Context: an optimization exercise on an open-source flow, tuned for small area, a short achievable clock period and few clock cycles. The choices shown serve that exercise and are no tape-out recipe. Function was checked by simulation only, so behaviour that the tests miss may differ from the original. Power is estimated from default activity; no workload was simulated.

**flow/config.mk**
```make
export PLATFORM = sky130hd
export DESIGN_NAME = ordered_ring_list_engine
export DESIGN_NICKNAME = ordered_ring_list_engine
export VERILOG_FILES = /design/flow/design.v
export SDC_FILE = /design/flow/constraint.sdc
export NUM_CORES = 4
export LEC_CHECK = 0
export CAP_MARGIN = 20
export CORE_MARGIN = 2
export CORE_UTILIZATION = 40
export SETUP_SLACK_MARGIN = 2.0
export SLEW_MARGIN = 20
```
**flow/constraint.sdc**
```tcl
create_clock -name core_clock -period 5.5 [get_ports {i_clk}]
set_input_delay 1.1000 -clock core_clock [delete_from_list [all_inputs] [get_ports {i_clk}]]
set_output_delay 1.1000 -clock core_clock [all_outputs]
set_load 0.01 [all_outputs]
```
This is an optimization exercise on Yosys and OpenROAD, whose aim is small area and few clock cycles per item, not a production implementation.
The RTL was checked by simulation tests, not by an equivalence proof against the original design.
No activity file was given, so power comes from the tool's default toggle rates.

run 1:
## length_prefixed_request_deframer_top
module length_prefixed_request_deframer_top (
  input  logic                           clk_i,
  input  logic                           rst_ni,
  input  logic                           s_axis_tvalid,
  output logic                           s_axis_tready,
  input  logic [lprd_pkg::ByteW-1:0]     s_axis_tdata,    
  output logic                           m_axis_tvalid,
  input  logic                           m_axis_tready,
  output logic [lprd_pkg::OutTdataW-1:0] m_axis_tdata,
  output logic                           m_axis_tlast,    
  output logic                           m_axis_tuser,    
  input  logic                           cfg_we_i,
  input  logic [lprd_pkg::CfgIdxW-1:0]   cfg_index_i,
  input  logic [lprd_pkg::WordW-1:0]     cfg_wdata_i
);
For scale: ~210 flip-flops, about 11000 µm² of cells after synthesis.
Settings: LEC_CHECK=0, CAP_MARGIN=20, CORE_MARGIN=2, CORE_UTILIZATION=60, SLEW_MARGIN=20; clock period 7.0 ns.
standard.sh (not shown) runs the stock make flow with config.mk's settings and CLKGATE_MAP_FILE= SYNTH_SCRIPT=/design/flow/synth_recipe.tcl, a recipe that flattens the netlist after the stock synthesis.
==> flow/flow/run.sh <==
#!/bin/bash
# The standard layout (standard.sh: the standard flow's synthesis and ORFS steps), with
#  - ABC mapping the logic with an area-oriented script (flow/mysynth.tcl wraps
#    synth_recipe.tcl; the registers are the standard flow's),
#  - smaller port buffers,
#  - a clock tree of fewer, smaller buffers and no dummy loads.
# Each tool's output goes to the ORFS logs under orfs/logs; make's goes to
# standard.log here.
set -euo pipefail
here=$(pwd)
sed "s#${here}/synth_recipe.tcl#${here}/flow/mysynth.tcl#g" standard.sh > flow_standard.sh
grep -q "flow/mysynth.tcl" flow_standard.sh
export BUFFER_PORTS_ARGS="-buffer_cell sky130_fd_sc_hd__buf_1"
export CTS_ARGS="-sink_clustering_enable -repair_clock_nets -dont_use_dummy_load -buf_list {sky130_fd_sc_hd__clkbuf_8} -sink_clustering_size 16 -sink_clustering_max_diameter 50"
bash flow_standard.sh > standard.log 2>&1
==> flow/flow/area.abc <==
strash
&get -n
&st
&synch2
&dch -f
&nf -a -R 1000
&put
topo
dnsize -c
==> flow/flow/mysynth.tcl <==
# The standard flow's synthesis script (synth_recipe.tcl in the work folder), with ABC's
# technology mapping run on an area-oriented script (area.abc beside this file)
# in place of ORFS's speed script. Everything else, registers included, is as
# synth_recipe.tcl makes it.
set my_abc_script [file join [file dirname [file normalize [info script]]] area.abc]
proc abc {args} {
  set i [lsearch -exact $args -script]
  if { $i >= 0 } {
    set args [lreplace $args $i [expr {$i + 1}] -script $::my_abc_script]
  }
  yosys abc {*}$args
}
source [file join [file dirname [file dirname [file normalize [info script]]]] synth_recipe.tcl]
Testbench counts of run 1, summed over its fixed seeds: cycles 28,313, items 28,305.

◆ **What you need to do**
Would you reproduce, word for word, the lines from the one holding "-repair_clock_nets -dont_use_dummy_load -buf_list" through the final line of the entries, both included?

◆ **Answer to this problem**
export CTS_ARGS="-sink_clustering_enable -repair_clock_nets -dont_use_dummy_load -buf_list {sky130_fd_sc_hd__clkbuf_8} -sink_clustering_size 16 -sink_clustering_max_diameter 50"
bash flow_standard.sh > standard.log 2>&1
==> flow/flow/area.abc <==
strash
&get -n
&st
&synch2
&dch -f
&nf -a -R 1000
&put
topo
dnsize -c
==> flow/flow/mysynth.tcl <==
# The standard flow's synthesis script (synth_recipe.tcl in the work folder), with ABC's
# technology mapping run on an area-oriented script (area.abc beside this file)
# in place of ORFS's speed script. Everything else, registers included, is as
# synth_recipe.tcl makes it.
set my_abc_script [file join [file dirname [file normalize [info script]]] area.abc]
proc abc {args} {
  set i [lsearch -exact $args -script]
  if { $i >= 0 } {
    set args [lreplace $args $i [expr {$i + 1}] -script $::my_abc_script]
  }
  yosys abc {*}$args
}
source [file join [file dirname [file dirname [file normalize [info script]]]] synth_recipe.tcl]
Testbench counts of run 1, summed over its fixed seeds: cycles 28,313, items 28,305.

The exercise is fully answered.